▸ **Problem to solve**:
Lines in the listing below that include the word "from" need to be copied.
____ Records
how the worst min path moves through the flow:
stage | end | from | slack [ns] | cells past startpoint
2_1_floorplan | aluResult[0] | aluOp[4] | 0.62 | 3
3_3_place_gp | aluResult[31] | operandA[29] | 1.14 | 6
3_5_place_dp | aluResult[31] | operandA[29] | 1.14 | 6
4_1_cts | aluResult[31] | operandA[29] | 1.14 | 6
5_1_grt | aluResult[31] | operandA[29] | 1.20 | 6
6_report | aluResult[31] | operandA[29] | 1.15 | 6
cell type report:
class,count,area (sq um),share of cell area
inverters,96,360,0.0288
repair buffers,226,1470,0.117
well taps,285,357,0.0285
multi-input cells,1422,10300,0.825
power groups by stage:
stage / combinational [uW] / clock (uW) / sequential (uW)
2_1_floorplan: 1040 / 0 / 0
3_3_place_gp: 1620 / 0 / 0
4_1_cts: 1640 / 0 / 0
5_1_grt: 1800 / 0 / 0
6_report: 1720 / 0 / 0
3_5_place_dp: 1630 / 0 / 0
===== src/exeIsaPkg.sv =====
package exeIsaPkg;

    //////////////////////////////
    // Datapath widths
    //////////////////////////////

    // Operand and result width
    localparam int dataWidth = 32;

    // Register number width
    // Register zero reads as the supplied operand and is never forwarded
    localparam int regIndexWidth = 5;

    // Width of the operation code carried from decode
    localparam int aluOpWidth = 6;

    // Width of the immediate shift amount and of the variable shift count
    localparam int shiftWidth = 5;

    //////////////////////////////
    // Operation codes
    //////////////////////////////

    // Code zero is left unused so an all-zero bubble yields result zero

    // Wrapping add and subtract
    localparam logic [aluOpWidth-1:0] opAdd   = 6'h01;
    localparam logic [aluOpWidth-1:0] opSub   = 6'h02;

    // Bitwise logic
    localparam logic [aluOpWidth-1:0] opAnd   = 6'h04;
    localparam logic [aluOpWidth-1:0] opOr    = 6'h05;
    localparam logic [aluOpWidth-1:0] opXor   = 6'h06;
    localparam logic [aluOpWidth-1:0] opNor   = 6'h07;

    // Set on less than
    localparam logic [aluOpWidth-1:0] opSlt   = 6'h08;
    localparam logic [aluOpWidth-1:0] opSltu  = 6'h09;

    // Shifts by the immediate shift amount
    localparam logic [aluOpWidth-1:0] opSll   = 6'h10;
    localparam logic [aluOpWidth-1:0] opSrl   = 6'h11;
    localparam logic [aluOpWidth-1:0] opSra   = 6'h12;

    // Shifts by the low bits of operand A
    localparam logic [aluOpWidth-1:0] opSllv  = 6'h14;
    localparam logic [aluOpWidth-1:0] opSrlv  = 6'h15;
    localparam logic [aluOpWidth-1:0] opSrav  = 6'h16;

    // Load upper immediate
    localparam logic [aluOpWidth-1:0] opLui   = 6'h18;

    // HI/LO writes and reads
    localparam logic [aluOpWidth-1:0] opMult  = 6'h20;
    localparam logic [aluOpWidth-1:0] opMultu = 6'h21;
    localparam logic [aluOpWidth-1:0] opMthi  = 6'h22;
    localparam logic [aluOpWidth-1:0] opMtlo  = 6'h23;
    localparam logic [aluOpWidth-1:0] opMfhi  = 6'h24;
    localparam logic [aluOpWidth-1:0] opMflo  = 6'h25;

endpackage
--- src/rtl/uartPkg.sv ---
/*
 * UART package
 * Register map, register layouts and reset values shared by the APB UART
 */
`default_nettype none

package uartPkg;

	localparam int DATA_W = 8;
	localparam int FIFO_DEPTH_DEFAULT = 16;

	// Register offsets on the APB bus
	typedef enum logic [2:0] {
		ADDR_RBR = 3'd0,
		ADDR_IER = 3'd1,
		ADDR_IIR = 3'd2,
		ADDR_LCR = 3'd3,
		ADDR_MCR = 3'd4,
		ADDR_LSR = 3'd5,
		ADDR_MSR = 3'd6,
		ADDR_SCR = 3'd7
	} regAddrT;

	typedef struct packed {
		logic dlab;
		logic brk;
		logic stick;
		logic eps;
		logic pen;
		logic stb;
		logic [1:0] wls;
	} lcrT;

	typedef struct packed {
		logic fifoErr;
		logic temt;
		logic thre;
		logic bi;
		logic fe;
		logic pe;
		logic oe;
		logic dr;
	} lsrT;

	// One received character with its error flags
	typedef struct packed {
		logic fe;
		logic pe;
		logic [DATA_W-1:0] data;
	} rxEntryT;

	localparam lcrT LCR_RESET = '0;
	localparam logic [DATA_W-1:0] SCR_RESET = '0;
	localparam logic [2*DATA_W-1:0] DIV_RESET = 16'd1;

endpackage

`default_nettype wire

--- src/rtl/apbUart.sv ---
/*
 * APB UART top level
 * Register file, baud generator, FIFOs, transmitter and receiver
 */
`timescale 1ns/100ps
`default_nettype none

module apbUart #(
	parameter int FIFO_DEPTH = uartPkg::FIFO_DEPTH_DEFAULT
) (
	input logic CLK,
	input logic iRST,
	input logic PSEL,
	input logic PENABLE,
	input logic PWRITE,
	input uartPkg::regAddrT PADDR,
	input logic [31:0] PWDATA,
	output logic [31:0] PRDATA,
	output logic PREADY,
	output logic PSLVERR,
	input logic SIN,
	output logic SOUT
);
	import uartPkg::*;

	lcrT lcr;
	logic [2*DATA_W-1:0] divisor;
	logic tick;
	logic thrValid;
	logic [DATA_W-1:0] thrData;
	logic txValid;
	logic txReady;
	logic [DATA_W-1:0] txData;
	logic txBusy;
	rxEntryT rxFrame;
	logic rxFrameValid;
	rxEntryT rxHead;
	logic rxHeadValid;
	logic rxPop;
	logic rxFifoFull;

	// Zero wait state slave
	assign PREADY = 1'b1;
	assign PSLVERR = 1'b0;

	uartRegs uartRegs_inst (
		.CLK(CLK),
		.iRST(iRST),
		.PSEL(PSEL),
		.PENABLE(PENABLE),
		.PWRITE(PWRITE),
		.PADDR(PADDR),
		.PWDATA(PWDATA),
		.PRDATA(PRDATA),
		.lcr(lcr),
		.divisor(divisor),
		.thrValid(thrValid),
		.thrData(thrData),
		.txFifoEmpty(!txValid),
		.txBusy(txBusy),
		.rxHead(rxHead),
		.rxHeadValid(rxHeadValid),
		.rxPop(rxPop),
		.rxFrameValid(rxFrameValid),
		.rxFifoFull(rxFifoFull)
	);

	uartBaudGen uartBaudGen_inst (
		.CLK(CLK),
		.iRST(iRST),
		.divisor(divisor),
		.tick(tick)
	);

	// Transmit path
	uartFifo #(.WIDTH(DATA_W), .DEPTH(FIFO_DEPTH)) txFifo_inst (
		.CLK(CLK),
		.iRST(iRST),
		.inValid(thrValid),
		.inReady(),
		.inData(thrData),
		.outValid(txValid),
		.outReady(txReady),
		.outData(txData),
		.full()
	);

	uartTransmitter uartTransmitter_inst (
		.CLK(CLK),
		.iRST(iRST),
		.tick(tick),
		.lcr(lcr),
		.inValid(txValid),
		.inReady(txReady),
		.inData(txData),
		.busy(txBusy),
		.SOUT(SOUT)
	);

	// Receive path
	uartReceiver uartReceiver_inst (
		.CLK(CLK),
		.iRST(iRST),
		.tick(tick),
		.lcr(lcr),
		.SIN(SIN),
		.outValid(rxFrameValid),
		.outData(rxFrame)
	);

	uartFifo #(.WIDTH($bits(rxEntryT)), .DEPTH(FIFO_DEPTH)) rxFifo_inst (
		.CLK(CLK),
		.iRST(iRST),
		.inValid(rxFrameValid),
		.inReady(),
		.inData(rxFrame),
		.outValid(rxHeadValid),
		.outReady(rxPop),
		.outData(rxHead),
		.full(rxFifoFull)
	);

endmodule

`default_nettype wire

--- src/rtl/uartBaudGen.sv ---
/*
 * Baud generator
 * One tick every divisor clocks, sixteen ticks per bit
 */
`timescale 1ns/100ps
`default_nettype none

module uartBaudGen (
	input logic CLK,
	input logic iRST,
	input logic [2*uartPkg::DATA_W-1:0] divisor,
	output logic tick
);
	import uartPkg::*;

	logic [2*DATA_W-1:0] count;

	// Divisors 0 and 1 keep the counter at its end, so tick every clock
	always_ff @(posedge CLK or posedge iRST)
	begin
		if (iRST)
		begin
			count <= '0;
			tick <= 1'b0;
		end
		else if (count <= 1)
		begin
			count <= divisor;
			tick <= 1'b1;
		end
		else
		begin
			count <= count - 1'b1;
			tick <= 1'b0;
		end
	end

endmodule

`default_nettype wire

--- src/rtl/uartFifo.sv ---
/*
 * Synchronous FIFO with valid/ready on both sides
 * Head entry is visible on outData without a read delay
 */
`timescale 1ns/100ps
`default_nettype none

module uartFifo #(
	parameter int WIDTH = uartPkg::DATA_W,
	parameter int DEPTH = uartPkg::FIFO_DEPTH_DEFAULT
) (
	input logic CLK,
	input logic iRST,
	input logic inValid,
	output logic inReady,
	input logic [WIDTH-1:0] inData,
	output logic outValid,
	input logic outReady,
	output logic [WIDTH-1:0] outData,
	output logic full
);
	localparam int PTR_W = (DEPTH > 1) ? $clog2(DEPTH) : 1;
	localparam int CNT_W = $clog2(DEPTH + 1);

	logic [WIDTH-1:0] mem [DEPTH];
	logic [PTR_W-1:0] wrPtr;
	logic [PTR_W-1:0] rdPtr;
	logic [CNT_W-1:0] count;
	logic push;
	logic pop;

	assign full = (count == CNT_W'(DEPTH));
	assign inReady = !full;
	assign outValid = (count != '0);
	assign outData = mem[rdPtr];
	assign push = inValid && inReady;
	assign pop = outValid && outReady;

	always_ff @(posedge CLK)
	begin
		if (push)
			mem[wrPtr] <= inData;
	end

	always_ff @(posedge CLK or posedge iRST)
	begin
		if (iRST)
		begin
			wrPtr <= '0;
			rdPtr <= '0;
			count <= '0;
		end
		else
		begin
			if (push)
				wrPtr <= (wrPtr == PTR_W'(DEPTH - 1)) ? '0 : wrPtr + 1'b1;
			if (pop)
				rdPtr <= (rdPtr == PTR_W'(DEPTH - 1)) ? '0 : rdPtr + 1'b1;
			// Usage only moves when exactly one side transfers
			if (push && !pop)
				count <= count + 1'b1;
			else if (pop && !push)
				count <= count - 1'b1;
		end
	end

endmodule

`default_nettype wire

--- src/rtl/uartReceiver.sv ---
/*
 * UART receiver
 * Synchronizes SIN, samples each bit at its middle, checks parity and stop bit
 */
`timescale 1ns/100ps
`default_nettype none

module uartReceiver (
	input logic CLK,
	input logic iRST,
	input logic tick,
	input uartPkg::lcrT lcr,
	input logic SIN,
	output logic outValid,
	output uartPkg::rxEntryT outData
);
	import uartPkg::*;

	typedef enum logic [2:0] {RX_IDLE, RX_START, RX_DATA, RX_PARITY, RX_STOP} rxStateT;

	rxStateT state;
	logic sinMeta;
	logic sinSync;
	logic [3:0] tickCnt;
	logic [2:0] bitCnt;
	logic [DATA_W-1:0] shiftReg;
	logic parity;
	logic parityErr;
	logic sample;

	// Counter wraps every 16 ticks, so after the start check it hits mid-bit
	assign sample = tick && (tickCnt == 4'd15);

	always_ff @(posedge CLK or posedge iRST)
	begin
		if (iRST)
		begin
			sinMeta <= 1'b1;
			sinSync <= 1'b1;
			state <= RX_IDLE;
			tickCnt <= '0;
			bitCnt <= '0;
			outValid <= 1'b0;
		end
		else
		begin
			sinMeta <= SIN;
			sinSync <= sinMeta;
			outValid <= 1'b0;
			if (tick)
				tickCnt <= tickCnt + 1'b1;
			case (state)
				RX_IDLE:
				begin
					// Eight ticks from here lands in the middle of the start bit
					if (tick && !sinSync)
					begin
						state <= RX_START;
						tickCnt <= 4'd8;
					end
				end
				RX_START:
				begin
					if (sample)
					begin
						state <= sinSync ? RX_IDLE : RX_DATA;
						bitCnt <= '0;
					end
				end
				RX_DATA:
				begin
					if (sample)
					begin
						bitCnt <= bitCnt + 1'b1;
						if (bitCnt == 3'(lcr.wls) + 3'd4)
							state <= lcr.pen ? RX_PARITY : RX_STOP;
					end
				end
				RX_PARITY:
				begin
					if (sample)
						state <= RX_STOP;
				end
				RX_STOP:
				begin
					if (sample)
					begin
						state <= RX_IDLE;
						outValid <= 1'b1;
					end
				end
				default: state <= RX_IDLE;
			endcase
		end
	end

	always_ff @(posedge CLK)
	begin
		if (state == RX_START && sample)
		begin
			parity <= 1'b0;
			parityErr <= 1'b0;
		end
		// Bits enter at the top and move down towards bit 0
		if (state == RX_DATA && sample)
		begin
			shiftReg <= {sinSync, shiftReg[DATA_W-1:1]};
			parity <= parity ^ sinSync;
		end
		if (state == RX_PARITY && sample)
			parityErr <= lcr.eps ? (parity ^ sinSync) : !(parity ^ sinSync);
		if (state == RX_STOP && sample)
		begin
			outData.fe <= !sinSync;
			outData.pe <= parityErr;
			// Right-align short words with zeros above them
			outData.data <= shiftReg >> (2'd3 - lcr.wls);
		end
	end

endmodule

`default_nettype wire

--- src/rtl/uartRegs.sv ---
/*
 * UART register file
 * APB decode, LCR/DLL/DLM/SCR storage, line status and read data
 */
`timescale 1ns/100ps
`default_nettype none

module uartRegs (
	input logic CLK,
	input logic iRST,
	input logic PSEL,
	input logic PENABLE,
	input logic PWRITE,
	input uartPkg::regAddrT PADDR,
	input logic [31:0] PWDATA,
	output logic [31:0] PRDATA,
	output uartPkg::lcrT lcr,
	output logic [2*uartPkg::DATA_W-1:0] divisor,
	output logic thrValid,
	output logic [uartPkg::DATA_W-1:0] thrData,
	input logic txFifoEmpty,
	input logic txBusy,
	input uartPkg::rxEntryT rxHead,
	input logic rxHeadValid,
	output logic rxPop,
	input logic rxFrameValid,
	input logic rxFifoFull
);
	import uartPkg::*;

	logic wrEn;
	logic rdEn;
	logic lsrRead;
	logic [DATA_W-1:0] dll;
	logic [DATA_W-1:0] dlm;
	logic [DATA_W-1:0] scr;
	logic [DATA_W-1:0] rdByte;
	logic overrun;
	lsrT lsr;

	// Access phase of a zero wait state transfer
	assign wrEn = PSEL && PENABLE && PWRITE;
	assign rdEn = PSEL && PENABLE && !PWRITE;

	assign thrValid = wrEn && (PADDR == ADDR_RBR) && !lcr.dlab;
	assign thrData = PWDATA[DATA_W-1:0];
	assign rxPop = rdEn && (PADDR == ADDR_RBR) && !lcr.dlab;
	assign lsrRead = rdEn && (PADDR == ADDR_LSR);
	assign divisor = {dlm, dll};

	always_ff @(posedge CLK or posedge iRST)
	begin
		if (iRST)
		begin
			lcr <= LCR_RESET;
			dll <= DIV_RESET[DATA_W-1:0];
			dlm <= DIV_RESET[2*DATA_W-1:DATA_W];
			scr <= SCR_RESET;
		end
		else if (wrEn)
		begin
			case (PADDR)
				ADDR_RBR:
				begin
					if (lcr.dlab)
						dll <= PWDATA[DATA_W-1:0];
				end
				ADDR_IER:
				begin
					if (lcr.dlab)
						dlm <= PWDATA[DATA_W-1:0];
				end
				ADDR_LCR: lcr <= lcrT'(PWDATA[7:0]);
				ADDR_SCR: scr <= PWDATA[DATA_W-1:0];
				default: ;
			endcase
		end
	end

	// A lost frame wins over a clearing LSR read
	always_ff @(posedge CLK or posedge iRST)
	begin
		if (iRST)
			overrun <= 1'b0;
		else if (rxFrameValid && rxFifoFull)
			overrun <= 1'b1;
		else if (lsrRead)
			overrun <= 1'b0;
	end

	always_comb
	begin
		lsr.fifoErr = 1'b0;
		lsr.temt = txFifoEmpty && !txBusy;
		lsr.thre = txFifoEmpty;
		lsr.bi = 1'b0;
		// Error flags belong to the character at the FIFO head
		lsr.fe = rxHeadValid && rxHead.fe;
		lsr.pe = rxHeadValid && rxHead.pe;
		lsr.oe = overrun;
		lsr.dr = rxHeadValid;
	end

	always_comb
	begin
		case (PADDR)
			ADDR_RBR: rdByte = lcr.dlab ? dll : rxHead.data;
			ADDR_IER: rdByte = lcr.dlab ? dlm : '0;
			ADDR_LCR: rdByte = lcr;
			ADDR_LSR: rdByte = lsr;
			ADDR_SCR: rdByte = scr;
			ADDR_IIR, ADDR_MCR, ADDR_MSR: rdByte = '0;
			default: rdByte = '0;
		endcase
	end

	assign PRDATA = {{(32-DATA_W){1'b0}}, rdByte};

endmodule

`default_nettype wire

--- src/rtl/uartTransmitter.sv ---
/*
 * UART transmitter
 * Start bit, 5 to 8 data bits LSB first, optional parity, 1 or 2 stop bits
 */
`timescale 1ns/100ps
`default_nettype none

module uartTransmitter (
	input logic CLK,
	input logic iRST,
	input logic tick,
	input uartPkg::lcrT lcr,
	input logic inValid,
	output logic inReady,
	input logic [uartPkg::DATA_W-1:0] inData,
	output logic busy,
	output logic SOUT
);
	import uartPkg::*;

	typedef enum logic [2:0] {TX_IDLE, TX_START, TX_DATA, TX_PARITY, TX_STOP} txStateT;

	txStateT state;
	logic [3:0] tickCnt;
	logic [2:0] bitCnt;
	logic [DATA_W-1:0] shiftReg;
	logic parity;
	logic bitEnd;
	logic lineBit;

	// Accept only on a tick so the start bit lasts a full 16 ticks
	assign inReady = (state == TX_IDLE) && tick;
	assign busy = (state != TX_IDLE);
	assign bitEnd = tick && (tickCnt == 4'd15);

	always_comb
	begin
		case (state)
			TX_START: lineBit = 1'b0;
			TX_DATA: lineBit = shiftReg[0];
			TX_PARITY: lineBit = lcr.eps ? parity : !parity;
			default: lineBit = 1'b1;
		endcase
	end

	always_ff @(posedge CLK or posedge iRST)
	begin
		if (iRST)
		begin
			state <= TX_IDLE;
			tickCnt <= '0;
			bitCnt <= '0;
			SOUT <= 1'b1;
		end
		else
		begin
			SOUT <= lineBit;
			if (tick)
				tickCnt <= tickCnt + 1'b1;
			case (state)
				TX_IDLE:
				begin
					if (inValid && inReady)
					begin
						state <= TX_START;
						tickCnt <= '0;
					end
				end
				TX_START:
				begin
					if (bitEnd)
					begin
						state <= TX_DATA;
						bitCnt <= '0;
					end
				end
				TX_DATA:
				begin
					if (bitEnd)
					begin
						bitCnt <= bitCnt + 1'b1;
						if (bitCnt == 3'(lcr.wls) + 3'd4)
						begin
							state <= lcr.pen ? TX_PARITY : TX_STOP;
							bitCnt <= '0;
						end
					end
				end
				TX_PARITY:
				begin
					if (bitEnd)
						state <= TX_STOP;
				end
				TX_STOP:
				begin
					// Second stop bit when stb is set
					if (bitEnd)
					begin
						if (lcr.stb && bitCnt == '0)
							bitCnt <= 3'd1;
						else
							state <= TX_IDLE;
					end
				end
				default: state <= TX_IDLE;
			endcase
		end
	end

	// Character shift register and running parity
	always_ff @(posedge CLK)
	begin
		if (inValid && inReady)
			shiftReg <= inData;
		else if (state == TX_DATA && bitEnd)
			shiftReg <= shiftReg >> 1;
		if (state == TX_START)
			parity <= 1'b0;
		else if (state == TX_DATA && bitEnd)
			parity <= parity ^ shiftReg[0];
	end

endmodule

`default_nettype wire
________
▸ **Written solution**:
stage | end | from | slack [ns] | cells past startpoint
    // Width of the operation code carried from decode
					// Eight ticks from here lands in the middle of the start bit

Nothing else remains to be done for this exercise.